Enflasyonla Mücadele ve Faiz Politikaları

Enflasyonla mücadelede iki önemli engel, kur geçişkenliği ve enflasyon beklentilerinin bozulmasıdır. Bu durum, 3 Nisan’da açıklanacak mart enflasyonu ile netleşecek. TCMB, 17 Nisan’daki faiz kararı için bu veriyi gözlemleyecek. Bugünkü gelişmelerle faiz indirimi olasılığı düşük görünmektedir.

Yeni haftada örtülü faiz artışı ile piyasadaki TL çekilirken, kurda hareketlenme ve TCMB’nin rezerv satışı olasılık dahilindedir. Ancak belirsizlikler devam ettiği sürece faiz yüksek düzeyde kalacaktır. Bu durum, kamu maliyesinin bozulmasına ve bütçe açığının büyümesine yol açacaktır.

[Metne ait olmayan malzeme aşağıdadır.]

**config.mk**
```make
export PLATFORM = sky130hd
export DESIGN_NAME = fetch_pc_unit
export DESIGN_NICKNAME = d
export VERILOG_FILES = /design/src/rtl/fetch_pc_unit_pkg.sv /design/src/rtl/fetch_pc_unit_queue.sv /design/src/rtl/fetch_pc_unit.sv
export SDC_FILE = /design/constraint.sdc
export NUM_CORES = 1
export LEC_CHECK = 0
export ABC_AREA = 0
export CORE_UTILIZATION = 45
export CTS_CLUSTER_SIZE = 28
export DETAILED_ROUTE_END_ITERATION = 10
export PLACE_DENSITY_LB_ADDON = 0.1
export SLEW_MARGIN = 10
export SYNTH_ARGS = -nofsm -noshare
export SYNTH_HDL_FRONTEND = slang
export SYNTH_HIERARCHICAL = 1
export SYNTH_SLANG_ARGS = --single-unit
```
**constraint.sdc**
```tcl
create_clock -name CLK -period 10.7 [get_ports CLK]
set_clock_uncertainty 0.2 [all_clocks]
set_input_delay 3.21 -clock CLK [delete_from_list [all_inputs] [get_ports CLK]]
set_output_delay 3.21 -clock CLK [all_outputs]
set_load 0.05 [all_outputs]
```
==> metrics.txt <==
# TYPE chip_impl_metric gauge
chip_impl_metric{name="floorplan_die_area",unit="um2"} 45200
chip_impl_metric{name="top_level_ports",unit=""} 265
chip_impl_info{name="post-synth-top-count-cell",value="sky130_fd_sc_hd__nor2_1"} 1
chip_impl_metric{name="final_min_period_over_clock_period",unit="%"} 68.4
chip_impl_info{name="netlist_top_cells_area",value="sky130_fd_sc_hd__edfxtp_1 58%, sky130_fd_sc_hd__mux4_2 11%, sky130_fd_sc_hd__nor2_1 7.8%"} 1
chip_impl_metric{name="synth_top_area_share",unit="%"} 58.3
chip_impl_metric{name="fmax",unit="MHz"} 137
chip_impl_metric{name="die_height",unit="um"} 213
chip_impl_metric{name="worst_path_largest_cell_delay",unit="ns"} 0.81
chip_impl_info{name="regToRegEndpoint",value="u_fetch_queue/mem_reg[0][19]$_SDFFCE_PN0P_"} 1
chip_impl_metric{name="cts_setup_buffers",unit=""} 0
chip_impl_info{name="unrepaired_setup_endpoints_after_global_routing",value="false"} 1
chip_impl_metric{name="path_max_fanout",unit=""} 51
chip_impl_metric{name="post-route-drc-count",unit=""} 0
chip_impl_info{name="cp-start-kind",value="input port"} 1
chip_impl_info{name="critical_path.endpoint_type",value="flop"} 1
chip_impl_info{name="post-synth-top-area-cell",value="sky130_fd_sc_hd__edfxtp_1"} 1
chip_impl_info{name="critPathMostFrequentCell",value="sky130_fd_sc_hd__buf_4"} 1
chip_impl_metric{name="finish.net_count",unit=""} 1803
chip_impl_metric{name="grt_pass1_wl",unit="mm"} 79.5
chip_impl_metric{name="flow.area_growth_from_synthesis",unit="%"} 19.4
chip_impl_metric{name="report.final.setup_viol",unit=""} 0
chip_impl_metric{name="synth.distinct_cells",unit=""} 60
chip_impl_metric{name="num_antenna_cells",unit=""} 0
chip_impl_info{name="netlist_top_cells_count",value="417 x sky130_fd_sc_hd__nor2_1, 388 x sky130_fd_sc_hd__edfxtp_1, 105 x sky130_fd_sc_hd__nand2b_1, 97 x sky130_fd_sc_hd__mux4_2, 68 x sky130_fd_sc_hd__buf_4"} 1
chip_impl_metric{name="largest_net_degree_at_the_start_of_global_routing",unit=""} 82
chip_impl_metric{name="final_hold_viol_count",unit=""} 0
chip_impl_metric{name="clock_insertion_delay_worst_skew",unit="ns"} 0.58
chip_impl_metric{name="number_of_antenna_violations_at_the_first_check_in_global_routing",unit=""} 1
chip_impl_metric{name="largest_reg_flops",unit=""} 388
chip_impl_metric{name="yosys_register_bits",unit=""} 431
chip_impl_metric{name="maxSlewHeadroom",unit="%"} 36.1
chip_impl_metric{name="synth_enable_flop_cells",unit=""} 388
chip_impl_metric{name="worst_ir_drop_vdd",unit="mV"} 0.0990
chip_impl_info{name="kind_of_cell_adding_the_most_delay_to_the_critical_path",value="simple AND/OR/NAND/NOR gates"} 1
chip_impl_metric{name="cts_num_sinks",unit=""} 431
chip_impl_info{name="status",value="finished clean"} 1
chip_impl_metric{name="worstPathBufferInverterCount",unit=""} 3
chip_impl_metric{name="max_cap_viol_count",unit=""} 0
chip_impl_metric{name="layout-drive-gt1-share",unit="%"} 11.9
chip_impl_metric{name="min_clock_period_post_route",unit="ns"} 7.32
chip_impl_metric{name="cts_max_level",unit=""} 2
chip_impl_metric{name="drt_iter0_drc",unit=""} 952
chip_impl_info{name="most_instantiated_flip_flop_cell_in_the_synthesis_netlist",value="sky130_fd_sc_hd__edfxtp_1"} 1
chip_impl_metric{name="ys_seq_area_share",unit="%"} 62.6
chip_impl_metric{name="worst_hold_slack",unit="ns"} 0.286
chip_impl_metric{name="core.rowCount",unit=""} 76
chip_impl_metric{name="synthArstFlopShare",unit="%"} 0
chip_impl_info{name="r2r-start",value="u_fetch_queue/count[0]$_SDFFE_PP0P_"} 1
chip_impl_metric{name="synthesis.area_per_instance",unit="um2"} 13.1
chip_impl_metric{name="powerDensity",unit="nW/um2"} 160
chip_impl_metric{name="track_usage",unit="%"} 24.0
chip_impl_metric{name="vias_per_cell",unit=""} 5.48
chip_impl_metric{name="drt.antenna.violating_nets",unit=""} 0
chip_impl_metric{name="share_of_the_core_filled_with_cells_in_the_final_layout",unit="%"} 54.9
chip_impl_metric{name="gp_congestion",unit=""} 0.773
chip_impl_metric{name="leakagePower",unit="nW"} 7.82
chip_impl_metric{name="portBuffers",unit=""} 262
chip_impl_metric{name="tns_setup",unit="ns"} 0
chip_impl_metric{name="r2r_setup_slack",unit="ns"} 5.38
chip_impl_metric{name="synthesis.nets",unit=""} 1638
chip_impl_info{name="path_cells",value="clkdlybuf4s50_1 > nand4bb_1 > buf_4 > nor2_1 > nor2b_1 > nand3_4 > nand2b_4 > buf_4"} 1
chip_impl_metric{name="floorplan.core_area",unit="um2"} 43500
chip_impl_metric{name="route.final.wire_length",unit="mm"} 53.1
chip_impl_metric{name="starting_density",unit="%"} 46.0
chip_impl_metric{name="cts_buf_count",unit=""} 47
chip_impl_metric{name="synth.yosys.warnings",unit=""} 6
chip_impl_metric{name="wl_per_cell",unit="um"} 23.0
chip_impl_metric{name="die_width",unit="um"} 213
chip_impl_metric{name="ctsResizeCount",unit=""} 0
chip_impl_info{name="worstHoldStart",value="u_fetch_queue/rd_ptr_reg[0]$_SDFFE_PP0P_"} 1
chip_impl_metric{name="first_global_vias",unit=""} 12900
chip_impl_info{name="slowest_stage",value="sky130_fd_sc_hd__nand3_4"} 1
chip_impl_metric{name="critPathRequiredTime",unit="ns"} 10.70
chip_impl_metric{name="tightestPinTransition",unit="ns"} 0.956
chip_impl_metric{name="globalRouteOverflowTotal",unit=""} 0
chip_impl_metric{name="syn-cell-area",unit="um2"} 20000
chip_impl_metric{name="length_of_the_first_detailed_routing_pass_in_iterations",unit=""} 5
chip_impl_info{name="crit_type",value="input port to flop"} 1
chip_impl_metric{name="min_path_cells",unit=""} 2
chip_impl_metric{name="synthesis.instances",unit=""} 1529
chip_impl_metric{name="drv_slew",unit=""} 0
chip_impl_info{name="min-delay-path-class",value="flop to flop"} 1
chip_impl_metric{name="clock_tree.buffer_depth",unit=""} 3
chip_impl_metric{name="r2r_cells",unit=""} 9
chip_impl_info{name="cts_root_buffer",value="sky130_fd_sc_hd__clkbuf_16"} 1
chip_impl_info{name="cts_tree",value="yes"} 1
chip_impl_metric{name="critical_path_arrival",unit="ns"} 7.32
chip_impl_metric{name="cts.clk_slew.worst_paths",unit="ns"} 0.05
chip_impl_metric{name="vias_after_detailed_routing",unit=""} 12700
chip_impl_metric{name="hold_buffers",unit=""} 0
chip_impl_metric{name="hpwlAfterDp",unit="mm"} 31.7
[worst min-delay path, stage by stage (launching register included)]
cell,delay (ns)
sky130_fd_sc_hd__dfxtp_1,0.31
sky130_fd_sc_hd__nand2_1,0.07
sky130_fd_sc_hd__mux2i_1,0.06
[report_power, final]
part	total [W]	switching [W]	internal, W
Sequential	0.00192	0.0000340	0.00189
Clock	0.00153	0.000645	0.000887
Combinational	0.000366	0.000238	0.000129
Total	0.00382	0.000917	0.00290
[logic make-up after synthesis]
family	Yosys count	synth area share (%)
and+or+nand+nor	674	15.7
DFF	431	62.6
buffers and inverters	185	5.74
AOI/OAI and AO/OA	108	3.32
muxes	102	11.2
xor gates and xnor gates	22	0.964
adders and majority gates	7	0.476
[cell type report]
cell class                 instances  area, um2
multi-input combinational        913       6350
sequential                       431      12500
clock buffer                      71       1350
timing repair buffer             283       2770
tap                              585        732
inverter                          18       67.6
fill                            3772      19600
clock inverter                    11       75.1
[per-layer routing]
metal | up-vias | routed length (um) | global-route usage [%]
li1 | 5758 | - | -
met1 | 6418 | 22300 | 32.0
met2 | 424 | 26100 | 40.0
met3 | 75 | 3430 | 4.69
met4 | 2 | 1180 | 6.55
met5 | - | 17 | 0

Yerli Yatırımcı ve Risk İştahı

Yerli yatırımcının pozisyonu, yabancı sermaye girişinden daha önemli hale gelmiştir. TL’de değer kaybı yaşanırken, yerli yatırımcıda risk iştahı azalmaktadır. Dışarıdan ülkemizi inceleyenler, içerideki gelişmelere daha dikkatle bakmaktadır. Bu durum, piyasalardaki belirsizliği artırmaktadır.

Son günlerde yaşanan ekonomik irtifa kaybı, makro ekonomik göstergelerin durumunu sorgulatmaktadır. Geniş tanımlı işsizlik yüzde 30’a yaklaşmış, ekonomi küçülmüştür. Mali disiplin risk altındadır ve ihracatçının beklentisi kur artışına bağlıdır. Ücretler enflasyon karşısında erimekte ve bu durum, toplumda yoksullaşmaya yol açmaktadır.